How to correctly create a bit mask for a number
Tell me in simple human language - how to correctly compose and use bit masks? Preferably with examples in C.
For example, I have an int of 6 digits (if we consider the decimal representation), say 112 300. I need to allocate the highest digits of the number (one hundred and ten thousand) or vice versa (two thousand three hundred).
There is an understanding that the bitwise operation ' And ' ironically gives '1' when the bits match, but there is no understanding (or confused) of that, how to properly design the mask and perform a shift for the selection.
God grant you patience, thank you!
2 answers
Bit operations are designed to work with bits. There is no match between the decimal digits and the bitmask. There is a correspondence between hexadecimal digits and the bitmask.

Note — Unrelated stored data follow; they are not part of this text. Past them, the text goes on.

What follows belongs to an exercise in optimizing a design on an open flow for small area; a production flow would make more cautious choices. The RTL was checked by simulation tests, not by an equivalence proof against the original design. The clock port is modelled as an ideal driver, which makes a skipped or thinned clock tree look cheaper than it is; a real chip needs a root buffer or a tree.

==> v6: inputs <==
// TopModule
module TopModule (
    input              clk,
    input              rst,
    input              chipSelect,
    input              read_in,
    input              write_in,
    input              A0In,
    input      [7:0]   inDataBus,
    output reg [7:0]   outDataBus,
    output reg         ioDataBus,
    input      [2:0]   cascade_in,
    output reg [2:0]   cascade_out,
    output             cascade_io,
    input              SP,
    input              interrupt_acknowledge_n,
    output reg         interrupt_to_cpu,
    input      [7:0]   interrupt_request
);
clock: 10.0 ns
lec_check: 0
cap_margin: 20
core_margin: 2
core_utilization: 40
gpl_timing_driven: 0
slew_margin: 20
standard.sh (not shown) runs the stock make flow with config.mk's settings and CLKGATE_MAP_FILE= SYNTH_SCRIPT=/design/flow/synth_recipe.tcl, a recipe that flattens the netlist after the stock synthesis.
==> flow/flow/run.sh <==
#!/bin/bash
# Own layout flow: the standard ORFS flow with these changes:
#  - synthesis is the standard one, but ABC maps the logic with an area-oriented
#    script, tried with several seeds (flow/abc_override.tcl), instead of ORFS's
#    speed script; registers are untouched;
#  - port buffers use the smallest buffer cell;
#  - the clock tree is built by flow/clock_tree.tcl in place of ORFS's CTS step.
set -euo pipefail
W=$(pwd)
F=$W/flow
export MY_ABC_SEEDS="1 2 3 4 5 6 7 8"
export MY_ABC_TIME=15
export RES=$W/orfs/results/sky130hd/TopModule/base

# synthesis script: the standard flow's, with the abc command overridden
{ head -n 1 synth_recipe.tcl; cat "$F/abc_override.tcl"; tail -n +2 synth_recipe.tcl; } > my_synth.tcl
# config: the standard flow's, plus the extra settings
{ cat config.mk; echo; cat "$F/extra.mk"; } > my_config.mk
sed -e "s#$W/synth_recipe.tcl#$W/my_synth.tcl#g" -e "s#$W/config.mk#$W/my_config.mk#g" standard.sh > my_standard.sh

bash my_standard.sh synth > synth.log 2>&1
bash my_standard.sh place > place.log 2>&1
openroad -no_init -exit "$F/clock_tree.tcl" > clock_tree.log 2>&1
bash my_standard.sh finish > route_finish.log 2>&1
test -f out/final.def
==> flow/flow/abc_override.tcl <==
# ABC maps the logic with an area-oriented script in place of ORFS's: deep
# AIG restructuring then area-oriented mapping, tried with several random
# seeds; the mapping with the smallest cell area is kept.
proc abc {args} {
  set i [lsearch -exact $args -script]
  if {$i >= 0} { set args [lreplace $args $i [expr {$i + 1}]] }
  set libargs {}
  foreach lib $::env(LIB_FILES) { lappend libargs -liberty $lib }
  design -save abc_input
  set best_area -1
  foreach seed $::env(MY_ABC_SEEDS) {
    design -load abc_input
    set script [file join $::env(OBJECTS_DIR) abc_seed_$seed.script]
    set f [open $script w]
    puts $f "strash\n&get -n\n&deepsyn -T $::env(MY_ABC_TIME) -S $seed\n&dch -f\n&nf -a -R 1000\n&put\ntopo"
    close $f
    yosys abc -script $script {*}$args
    set stat [tee -q -s result.string stat {*}$libargs]
    if {![regexp {Chip area for module[^:]*:\s*([0-9.]+)} $stat -> area]} { error "no area from stat" }
    puts "ABC seed $seed: cell area $area"
    if {$best_area < 0 || $area < $best_area} {
      set best_area $area
      design -save abc_best
    }
  }
  design -load abc_best
  puts "ABC: kept the mapping with cell area $best_area"
}

# Leave half and full adders to ABC as well: the design has no arithmetic,
# and the adder cells ORFS extracts are larger than ABC's gates.
proc extract_fa {args} {}
==> flow/flow/clock_tree.tcl <==
# Clock tree built by hand in place of ORFS's CTS step: the flip-flops are
# split into groups_n groups of equal size by recursive bisection; each group
# gets a clkbuf_8 at its centre, and one clkbuf_4 root, driven by the clock
# port, drives the group buffers. Group buffers whose flip-flops still see a
# slow clock edge are then upsized to clkbuf_16.
set groups_n 5
set slew_limit_ps 112

proc split_groups {items k} {
  # Split items into k groups of near-equal size, cutting across the longer
  # side of their bounding box each time.
  if {$k == 1} { return [list $items] }
  set xs [lmap s $items {lindex $s 1}]
  set ys [lmap s $items {lindex $s 2}]
  set dx [expr {[tcl::mathfunc::max {*}$xs] - [tcl::mathfunc::min {*}$xs]}]
  set dy [expr {[tcl::mathfunc::max {*}$ys] - [tcl::mathfunc::min {*}$ys]}]
  set idx [expr {$dx >= $dy ? 1 : 2}]
  set sorted [lsort -real -index $idx $items]
  set k1 [expr {$k / 2}]
  set n1 [expr {int(round([llength $sorted] * double($k1) / $k))}]
  return [concat [split_groups [lrange $sorted 0 [expr {$n1 - 1}]] $k1] \
                 [split_groups [lrange $sorted $n1 end] [expr {$k - $k1}]]]
}

proc worst_sink_slew {net} {
  set worst 0
  foreach it [$net getITerms] {
    if {[$it getIoType] ne "INPUT"} { continue }
    set pin [get_pins [$it getName]]
    foreach e {rise fall} {
      set s [expr {[sta::time_ui_sta [get_property $pin slew_max_$e]] * 1e12}]
      if {$s > $worst} { set worst $s }
    }
  }
  return $worst
}

read_liberty $::env(FLOW_HOME)/platforms/sky130hd/lib/sky130_fd_sc_hd__tt_025C_1v80.lib
read_db $::env(RES)/3_place.odb
read_sdc $::env(RES)/3_place.sdc
source $::env(FLOW_HOME)/platforms/sky130hd/setRC.tcl

set db [ord::get_db]
set block [ord::get_db_block]
set clknet [$block findNet clk]
set bufm [$db findMaster sky130_fd_sc_hd__clkbuf_8]
set rootm [$db findMaster sky130_fd_sc_hd__clkbuf_4]
set bigm [$db findMaster sky130_fd_sc_hd__clkbuf_16]

set sinks {}
foreach it [$clknet getITerms] {
  set bb [[$it getInst] getBBox]
  lappend sinks [list $it [expr {([$bb xMin] + [$bb xMax]) / 2.0}] [expr {([$bb yMin] + [$bb yMax]) / 2.0}]]
}
set groups [split_groups $sinks $groups_n]

set rootnet [odb::dbNet_create $block clknet_root]
$rootnet setSigType CLOCK
set leaves {}
set n 0
set lx 0.0
set ly 0.0
foreach g $groups {
  set sx 0.0
  set sy 0.0
  foreach s $g { set sx [expr {$sx + [lindex $s 1]}]; set sy [expr {$sy + [lindex $s 2]}] }
  set cx [expr {$sx / [llength $g]}]
  set cy [expr {$sy / [llength $g]}]
  set buf [odb::dbInst_create $block $bufm clkbuf_leaf_$n]
  set net [odb::dbNet_create $block clknet_leaf_$n]
  $net setSigType CLOCK
  foreach s $g {
    set it [lindex $s 0]
    $it disconnect
    $it connect $net
  }
  [$buf findITerm X] connect $net
  [$buf findITerm A] connect $rootnet
  $buf setLocation [expr {int($cx)}] [expr {int($cy)}]
  $buf setPlacementStatus PLACED
  lappend leaves $buf
  set lx [expr {$lx + $cx}]
  set ly [expr {$ly + $cy}]
  incr n
}
set root [odb::dbInst_create $block $rootm clkbuf_root]
[$root findITerm A] connect $clknet
[$root findITerm X] connect $rootnet
$root setLocation [expr {int($lx / $n)}] [expr {int($ly / $n)}]
$root setPlacementStatus PLACED
puts "clock tree: [llength $sinks] flip-flops in $n groups of [join [lmap g $groups {llength $g}] {, }]"

detailed_placement
set_propagated_clock [all_clocks]
estimate_parasitics -placement
foreach buf $leaves {
  set w [worst_sink_slew [[$buf findITerm X] getNet]]
  if {$w > $slew_limit_ps} {
    puts "upsize [$buf getName]: worst flip-flop clock slew $w ps"
    $buf swapMaster $bigm
  }
}
detailed_placement
check_placement
estimate_parasitics -placement
set worst 0
foreach pin [all_registers -clock_pins] {
  foreach e {rise fall} {
    set s [expr {[sta::time_ui_sta [get_property $pin slew_max_$e]] * 1e12}]
    if {$s > $worst} { set worst $s }
  }
}
puts "worst flip-flop clock pin slew: $worst ps"
report_clock_skew
report_worst_slack -min
report_worst_slack -max
write_db $::env(RES)/4_1_cts.odb
write_db $::env(RES)/4_cts.odb
write_sdc $::env(RES)/4_cts.sdc
Other scripts of this flow, unchanged in this note and not shown: flow/flow/extra.mk
==> v5: changes against v6 <==
--- a/flow/design.v
+++ b/flow/design.v
@@ -106,28 +106,27 @@
     reg       thawed;        
     always @(posedge clk or negedge rst) begin
         if (!rst) delay_inta <= 1'b1;
         else      delay_inta <= interrupt_acknowledge_n;
     end
     wire neg_inta = delay_inta & ~interrupt_acknowledge_n;
-    wire pos_inta = ~delay_inta & interrupt_acknowledge_n;
     wire idle     = ~ack1 & ~ack2;
     wire go_ack1  = idle & neg_inta & ~ocw2;
     wire go_ack2  = ack1 & neg_inta;
-    wire end_seq  = ack2 & pos_inta;
+    wire end_seq  = ack2 & interrupt_acknowledge_n;
     wire next_idle = (idle & ~go_ack1) | end_seq;
     always @(posedge clk or negedge rst) begin
         if (!rst) begin
             ack1 <= 1'b0;
             ack2 <= 1'b0;
         end else if (write_icw1) begin
             ack1 <= 1'b0;
             ack2 <= 1'b0;
         end else begin
             ack1 <= go_ack1 | (ack1 & ~neg_inta);
-            ack2 <= go_ack2 | (ack2 & ~pos_inta);
+            ack2 <= go_ack2 | (ack2 & ~interrupt_acknowledge_n);
         end
     end
     always @(posedge clk or negedge rst) begin
         if (!rst) thawed <= 1'b0;
         else if (next_idle) thawed <= 1'b1;
     end
@@ -202,17 +201,14 @@
     always @(posedge clk or negedge rst) begin
         if (!rst) begin
             low_seen <= 8'd0;
             irr      <= 8'd0;
         end else begin
             low_seen <= ~clear_irr & (low_seen | ~interrupt_request);
-            for (i = 0; i < 8; i = i + 1)
-                if (clear_irr[i])
-                    irr[i] <= 1'b0;
-                else if (thawed)
-                    irr[i] <= interrupt_request[i] & (ltim | low_seen[i]);
+            irr      <= {8{thawed}} & ~clear_irr & interrupt_request &
+                        ({8{ltim}} | low_seen);
         end
     end
     always @(posedge clk or negedge rst) begin
         if (!rst)
             interrupt_to_cpu <= 1'b0;
         else if (write_icw1)
@@ -237,15 +233,15 @@
         if (int_any) ack_level <= int_level;
         if (ack1)    ack1_level <= int_level;
     end
     wire cascade_slave = ~single & ~SP;
     assign cascade_io  = cascade_slave;
     wire slave_match = cascade_slave & (icw3[2:0] == cascade_in);
-    wire drive_vector = single | slave_match | (~cascade_slave & ~from_slave);
-    always @(*) begin
-        if (~cascade_slave & ~idle & from_slave)
+    wire drive_vector = slave_match | (~cascade_slave & ~from_slave);
+    always @(*) begin
+        if (SP & ~idle & from_slave)
             cascade_out = ack_level;
         else
             cascade_out = 3'b000;
     end
     wire out_vector = ~interrupt_acknowledge_n & ack2 & drive_vector;
     wire read       = ~read_in & ~chipSelect;
--- a/flow/flow/run.sh
+++ b/flow/flow/run.sh
@@ -5,13 +5,13 @@
 #    speed script; registers are untouched;
 #  - port buffers use the smallest buffer cell;
 #  - the clock tree is built by flow/clock_tree.tcl in place of ORFS's CTS step.
 set -euo pipefail
 W=$(pwd)
 F=$W/flow
-export MY_ABC_SEEDS="1 2 3 4 5 6 7 8"
+export MY_ABC_SEEDS="1 2 3 4 5 6 7 8 9 10 11 12 13 14 15 16"
 export MY_ABC_TIME=15
 export RES=$W/orfs/results/sky130hd/TopModule/base
 
 # synthesis script: the standard flow's, with the abc command overridden
 { head -n 1 synth_recipe.tcl; cat "$F/abc_override.tcl"; tail -n +2 synth_recipe.tcl; } > my_synth.tcl
 # config: the standard flow's, plus the extra settings
==> flow/flow/abc_override.tcl (replaced) <==
# ABC maps the logic with an area-oriented script in place of ORFS's: deep
# AIG restructuring then two rounds of area-oriented mapping, tried with
# several random seeds; the mapping with the smallest cell area is kept.
proc abc {args} {
  set i [lsearch -exact $args -script]
  if {$i >= 0} { set args [lreplace $args $i [expr {$i + 1}]] }
  set libargs {}
  foreach lib $::env(LIB_FILES) { lappend libargs -liberty $lib }
  design -save abc_input
  set best_area -1
  foreach seed $::env(MY_ABC_SEEDS) {
    design -load abc_input
    set script [file join $::env(OBJECTS_DIR) abc_seed_$seed.script]
    set f [open $script w]
    set map "&dch -f\n&nf -a -p -C 32 -F 8 -A 8 -R 1000\n&put"
    puts $f "strash\n&get -n\n&deepsyn -T $::env(MY_ABC_TIME) -S $seed\n$map\n&get -n\n$map\ntopo"
    close $f
    yosys abc -script $script {*}$args
    set stat [tee -q -s result.string stat {*}$libargs]
    if {![regexp {Chip area for module[^:]*:\s*([0-9.]+)} $stat -> area]} { error "no area from stat" }
    puts "ABC seed $seed: cell area $area"
    if {$best_area < 0 || $area < $best_area} {
      set best_area $area
      design -save abc_best
    }
  }
  design -load abc_best
  puts "ABC: kept the mapping with cell area $best_area"
}

# Leave half and full adders to ABC as well: the design has no arithmetic,
# and the adder cells ORFS extracts are larger than ABC's gates.
proc extract_fa {args} {}
--- a/flow/flow/clock_tree.tcl
+++ b/flow/flow/clock_tree.tcl
@@ -1,13 +1,8 @@
-# Clock tree built by hand in place of ORFS's CTS step: the flip-flops are
-# split into groups_n groups of equal size by recursive bisection; each group
-# gets a clkbuf_8 at its centre, and one clkbuf_4 root, driven by the clock
-# port, drives the group buffers. Group buffers whose flip-flops still see a
-# slow clock edge are then upsized to clkbuf_16.
-set groups_n 5
-set slew_limit_ps 112
+set groups_n 4
+set slew_limit_ps 122
 
 proc split_groups {items k} {
   # Split items into k groups of near-equal size, cutting across the longer
   # side of their bounding box each time.
   if {$k == 1} { return [list $items] }
   set xs [lmap s $items {lindex $s 1}]
@@ -37,12 +32,15 @@
 
 read_liberty $::env(FLOW_HOME)/platforms/sky130hd/lib/sky130_fd_sc_hd__tt_025C_1v80.lib
 read_db $::env(RES)/3_place.odb
 read_sdc $::env(RES)/3_place.sdc
 source $::env(FLOW_HOME)/platforms/sky130hd/setRC.tcl
 
+# first shrink oversized repair buffers (flow/downsize.tcl)
+source [file join [file dirname [info script]] downsize.tcl]
+
 set db [ord::get_db]
 set block [ord::get_db_block]
 set clknet [$block findNet clk]
 set bufm [$db findMaster sky130_fd_sc_hd__clkbuf_8]
 set rootm [$db findMaster sky130_fd_sc_hd__clkbuf_4]
 set bigm [$db findMaster sky130_fd_sc_hd__clkbuf_16]
@@ -51,14 +49,18 @@
 foreach it [$clknet getITerms] {
   set bb [[$it getInst] getBBox]
   lappend sinks [list $it [expr {([$bb xMin] + [$bb xMax]) / 2.0}] [expr {([$bb yMin] + [$bb yMax]) / 2.0}]]
 }
 set groups [split_groups $sinks $groups_n]
 
-set rootnet [odb::dbNet_create $block clknet_root]
-$rootnet setSigType CLOCK
+if {$groups_n > 4} {
+  set rootnet [odb::dbNet_create $block clknet_root]
+  $rootnet setSigType CLOCK
+} else {
+  set rootnet $clknet
+}
 set leaves {}
 set n 0
 set lx 0.0
 set ly 0.0
 foreach g $groups {
   set sx 0.0
@@ -80,17 +82,19 @@
   $buf setPlacementStatus PLACED
   lappend leaves $buf
   set lx [expr {$lx + $cx}]
   set ly [expr {$ly + $cy}]
   incr n
 }
-set root [odb::dbInst_create $block $rootm clkbuf_root]
-[$root findITerm A] connect $clknet
-[$root findITerm X] connect $rootnet
-$root setLocation [expr {int($lx / $n)}] [expr {int($ly / $n)}]
-$root setPlacementStatus PLACED
+if {$groups_n > 4} {
+  set root [odb::dbInst_create $block $rootm clkbuf_root]
+  [$root findITerm A] connect $clknet
+  [$root findITerm X] connect $rootnet
+  $root setLocation [expr {int($lx / $n)}] [expr {int($ly / $n)}]
+  $root setPlacementStatus PLACED
+}
 puts "clock tree: [llength $sinks] flip-flops in $n groups of [join [lmap g $groups {llength $g}] {, }]"
 
 detailed_placement
 set_propagated_clock [all_clocks]
 estimate_parasitics -placement
 foreach buf $leaves {
==> flow/flow/downsize.tcl (new file) <==
# Buffers that the placement repair inserted or upsized are often larger than
# needed: try each with smaller buffer cells, smallest first, and keep the
# first that leaves no slew or capacitance violation at its output or its
# loads, with the slew limit tightened to 1.2 ns.
proc buffer_ok {inst} {
  # no capacitance violation at the buffer's output or its loads, and no
  # load whose slew is over 1.2 ns (the library's limit is 1.5 ns)
  sta::redirect_string_begin
  report_check_types -max_capacitance -violators
  set s [sta::redirect_string_end]
  set out [$inst findITerm X]
  set pins [list "[$inst getName]/X"]
  foreach it [[$out getNet] getITerms] {
    if {[$it getIoType] ne "INPUT"} { continue }
    set name "[[$it getInst] getName]/[[$it getMTerm] getName]"
    lappend pins $name
    foreach e {rise fall} {
      if {[sta::time_ui_sta [get_property [get_pins $name] slew_max_$e]] > 1.2e-9} { return 0 }
    }
  }
  foreach line [split $s "\n"] {
    if {![string match *VIOLATED* $line]} { continue }
    if {[lsearch -exact $pins [lindex $line 0]] >= 0} { return 0 }
  }
  return 1
}
estimate_parasitics -placement
set sizes {buf_1 buf_2 buf_4 buf_6 buf_8 buf_12 buf_16}
foreach pass {1 2} {
foreach inst [[ord::get_db_block] getInsts] {
  set m [$inst getMaster]
  set mname [$m getName]
  if {![regexp {^sky130_fd_sc_hd__((clk)?buf_[0-9]+|clkdlybuf4s[0-9]+_[0-9]+|dlygate4sd[0-9]_1|dlymetal6s[0-9]s_1)$} $mname]} { continue }
  if {[string match clkbuf_* [$inst getName]]} { continue }
  set area [expr {[$m getWidth] * [$m getHeight]}]
  foreach s $sizes {
    set cand [[ord::get_db] findMaster sky130_fd_sc_hd__$s]
    if {[$cand getWidth] * [$cand getHeight] >= $area} { break }
    $inst swapMaster $cand
    estimate_parasitics -placement
    if {[buffer_ok $inst]} {
      puts "downsize [$inst getName]: $mname -> sky130_fd_sc_hd__$s"
      break
    }
    $inst swapMaster $m
    estimate_parasitics -placement
  }
}
}
CAP_MARGIN = 10   (was 20)
CORE_UTILIZATION = 70   (was 40)
SLEW_MARGIN = 10   (was 20)
==> v39: changes against v6 <==
--- a/flow/flow/clock_tree.tcl
+++ b/flow/flow/clock_tree.tcl
@@ -1,13 +1,13 @@
 # Clock tree built by hand in place of ORFS's CTS step: the flip-flops are
 # split into groups_n groups of equal size by recursive bisection; each group
 # gets a clkbuf_8 at its centre, and one clkbuf_4 root, driven by the clock
 # port, drives the group buffers. Group buffers whose flip-flops still see a
 # slow clock edge are then upsized to clkbuf_16.
 set groups_n 5
-set slew_limit_ps 112
+set slew_limit_ps 122
 
 proc split_groups {items k} {
   # Split items into k groups of near-equal size, cutting across the longer
   # side of their bounding box each time.
   if {$k == 1} { return [list $items] }
   set xs [lmap s $items {lindex $s 1}]
CORE_UTILIZATION = 60   (was 40)
GPL_TIMING_DRIVEN = not set   (was 0)
==> flow_metrics.tcl <==
set metrics [dict create \
    status "timing/DRC/antenna clean" \
    synth_top_family_by_area "compound AO/OA/AOI/OAI gates" \
    synth_cell_types 46 \
    num-multi-input-gates 289 \
    powerClk_mw 0.129 \
    final_cell_mix "59 x dfrtp_1, 48 x nand2_1, 39 x buf_1" \
    dr_wl_met3_um 1050 \
    switching_power_mw 0.429 \
    period_minus_slack_ns 6.71 \
    crit_end "outDataBus[2]" \
    syn_avg_cell_area_sq_um 9.75 \
    synth_fp_nets 407 \
]
# the run above: v5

You just need to divide the number by a power of 10 or take the remainder of the division by a power of 10 to get one or another part of the number.
For example, to get 2300
from the number 112 300
, you need to write the expression
112300 % 10000
As for the shift operators >> and
For example, if you have a number 3
that can be represented in binary form as 0011
, then after applying the >>
operator to this number, you will get 0001
, that is, 1. Indeed, 3 / 2 is equal to 1 for integer operands. If you use the 0110, which corresponds to 6.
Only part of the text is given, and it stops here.